This design comes from an exercise in tuning for small area, a short achievable clock period and few clock cycles per item on the open sky130 flow, not from production work.
Only simulation tests tie the RTL to the original design; equivalence was not proved.
No activity file was given, so power comes from the tool's default toggle rates.

## bf16_alu
module bf16_alu (
    input  wire        clk,
    input  wire        rst,         
    input  wire        in_valid,
    output wire        in_ready,
    input  wire [2:0]  op,
    input  wire [15:0] a,
    input  wire [15:0] b,
    output reg         out_valid,
    output reg  [15:0] r
);
Size in the first run: roughly 1,500 cells after synthesis, roughly 56 I/O pins, roughly 10,000 sq um of cells after synthesis.
==> module bf16_div, before the edit <==
module bf16_div #(parameter N = 3) (
    input  wire [6:0]  a_nm,
    input  wire [6:0]  b_nm,
    output wire        ge,         
    output reg  [7:0]  rem,        
    output reg  [6:0]  mq          
);
    wire [7:0] x = {1'b1, a_nm};
    wire [7:0] y = {1'b1, b_nm};
    wire [7:0] cg;
    assign cg[0] = 1'b1;
    genvar j;
    generate
        for (j = 0; j < 7; j = j + 1) begin : g
            assign cg[j + 1] = (a_nm[j] & ~b_nm[j]) | (a_nm[j] & cg[j]) | (~b_nm[j] & cg[j]);
        end
    endgenerate
    assign ge = cg[7];
    wire [8:0] xs = ge ? {1'b0, x} : {x, 1'b0};
    wire [8:0] d0;
    bf16_rca #(.W(9)) u_d0 (.a(xs), .b(~{1'b0, y}), .ci(1'b1), .s(d0), .co());      
    function [8:0] rsub(input [7:0] r, input [7:0] yy);
        reg [9:0] c;
        reg [8:0] u, w;
        integer j;
        begin
            u = {r, 1'b0}; w = ~{1'b0, yy}; c[0] = 1'b1;
            for (j = 0; j < 9; j = j + 1) begin
                rsub[j] = u[j] ^ w[j] ^ c[j];
                c[j + 1] = (u[j] & w[j]) | (u[j] & c[j]) | (w[j] & c[j]);
            end
            rsub[8] = c[9];
        end
    endfunction
    reg  [8:0] t;
    integer i;
    always @* begin
        rem = d0[7:0];
        mq  = 7'd0;
        for (i = 6; i > 6 - N; i = i - 1) begin
            if (i > 6 - 2) begin
                t     = rsub(rem, y);
                mq[i] = t[8] | rem[7];
            end else begin
                t     = {rem, 1'b0} - {1'b0, y};
                mq[i] = ~t[8] | rem[7];
            end
            if (mq[i]) rem = t[7:0];
            else       rem = {rem[6:0], 1'b0};
        end
    end
endmodule
==> module bf16_div_fin, before the edit <==
module bf16_div_fin #(parameter N = 3) (
    input  wire [7:0]  rem_in,
    input  wire [6:0]  b_nm,
    input  wire [6:0]  mq_in,
    output reg  [6:0]  mq
);
    wire [7:0] y = {1'b1, b_nm};
    reg  [7:0] rem;
    function [8:0] rsub(input [7:0] r, input [7:0] yy);
        reg [9:0] c;
        reg [8:0] u, w;
        integer j;
        begin
            u = {r, 1'b0}; w = ~{1'b0, yy}; c[0] = 1'b1;
            for (j = 0; j < 9; j = j + 1) begin
                rsub[j] = u[j] ^ w[j] ^ c[j];
                c[j + 1] = (u[j] & w[j]) | (u[j] & c[j]) | (w[j] & c[j]);
            end
            rsub[8] = c[9];
        end
    endfunction
    reg  [8:0] t;
    integer i;
    always @* begin
        rem = rem_in;
        mq  = mq_in;
        for (i = 6 - N; i >= 0; i = i - 1) begin
            if (i > 6 - N - 0) begin
                t     = rsub(rem, y);
                mq[i] = t[8] | rem[7];
            end else begin
                t     = {rem, 1'b0} - {1'b0, y};
                mq[i] = ~t[8] | rem[7];
            end
            if (mq[i]) rem = t[7:0];
            else       rem = {rem[6:0], 1'b0};
        end
    end
endmodule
__________
Problem to work on:
The lines holding the word "assign" are the answer. Find them in the entries and copy them.

Solution to the exercise:
    assign cg[0] = 1'b1;
            assign cg[j + 1] = (a_nm[j] & ~b_nm[j]) | (a_nm[j] & cg[j]) | (~b_nm[j] & cg[j]);
    assign ge = cg[7];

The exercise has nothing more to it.